Ceres was discovered in 1801, and for a brief moment was thought to be a tiny planet orbiting between Mars and Jupiter. But by 1807, three additional objects were found orbiting in the same region, which complicated matters. So a new category, "asteroid" was created to describe them. More and more of them were discovered as the years passed.

I have a high school astronomy textbook from around 1880 which lists and names about 150 known asteroids. (I won't even go into the mathematics used in that textbook, which would no doubt ruin the self-esteem of modern high school students.)

All those early asteroids were discovered visually, by looking through a telescope, without the benefit of photography. Astrophotography didn't really come into its own until the 20th century.

In 1930 Clyde Tombaugh discovered Pluto after several years of arduous work comparing photographs of the same area of sky taken on different nights, and looking for the "star" that moved. He was deliberately searching for a planet because calculations of the motions of Uranus and Neptune suggested that there must be another planet further out that was gravitationally affecting them. Although Pluto was hailed as the "ninth planet", it quickly became apparent that it was too small to account for the gravitational effects. (No large planet has yet been found, so it's possible that the positional measurements of Uranus and Neptune were in error.)

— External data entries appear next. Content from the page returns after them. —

File: src/rtl/xbus_pkg.sv
package xbus_pkg;

    localparam int BYTES  = 4;
    localparam int DATA_W = 8 * BYTES;
    localparam int WS_W   = 4;

    typedef enum logic [1:0] {
        PW_8    = 2'd0,
        PW_16   = 2'd1,
        PW_32   = 2'd2,
        PW_32B  = 2'd3
    } port_w_e;

    typedef struct packed {
        logic            wprot;
        port_w_e         width;
        logic [WS_W-1:0] wait_st;
    } cs_cfg_t;

    localparam int CFG_W = $bits(cs_cfg_t);

    localparam cs_cfg_t CFG_RESET = '{wprot: 1'b0, width: PW_32, wait_st: '0};

    typedef enum logic {
        ST_IDLE   = 1'b0,
        ST_STROBE = 1'b1
    } bus_st_e;

    // Bytes carried by one beat on a port of the given width.
    function automatic logic [2:0] port_bytes(port_w_e w);
        case (w)
            PW_8:    return 3'd1;
            PW_16:   return 3'd2;
            default: return 3'd4;
        endcase
    endfunction

    // Index of the final beat of a word access.
    function automatic logic [1:0] last_beat(port_w_e w);
        case (w)
            PW_8:    return 2'd3;
            PW_16:   return 2'd1;
            default: return 2'd0;
        endcase
    endfunction

endpackage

For more than 50 years Pluto was the only object known in the region beyond Neptune. But around 1990 another was found, then another, and then the floodgates opened. I don't know what the current count is, but it's at least in the hundreds, if not thousands. This collection of objects is now known as the "Kuiper bBelt" for the 1950's astronomer who predicted its existence. It could also be called the "comet belt".

So in my opinion Pluto bears the same relation to the Kuiper belt as Ceres does to the asteroid belt. Both are simply the largest members of their class of objects.

Then along came 2003 UB313, which may be larger then Pluto and further complicates matters. I have read that some astronomers think that even larger Kuiper belt objects may yet be discovered, perhaps as large as Mars.

Therefore I think it's best that we think of the solar system as consisting of eight planets plus a myriad of asteroids and comets. Otherwise we get into arbitrary definitions of planets based on size. Really, everything orbiting the sun could be called a "planet", just as the billions of particles comprising Saturn's rings could be called "moons".

But no matter what we call Pluto, the mere nomenclature doesn't detract from discoverer Clyde Tombaugh's work in the least. It was still a tremendous feat of observation and perseverance. And I am equally in awe of the 19th century asteroid discoverers, who did their work without the benefit of photography.

El Jefe Maximo said...

Pluto is in the news again. They have un-planeted Pluto !

Hope you're as upset as I am...
http://dhchaos.blogspot.com/2006/08/eggheads-without-keepers.html

rickl said...

Another way to look at it is that Clyde Tombaugh didn't discover the ninth planet; he discovered the first Kuiper Belt object, and was more than 50 years ahead of anyone else!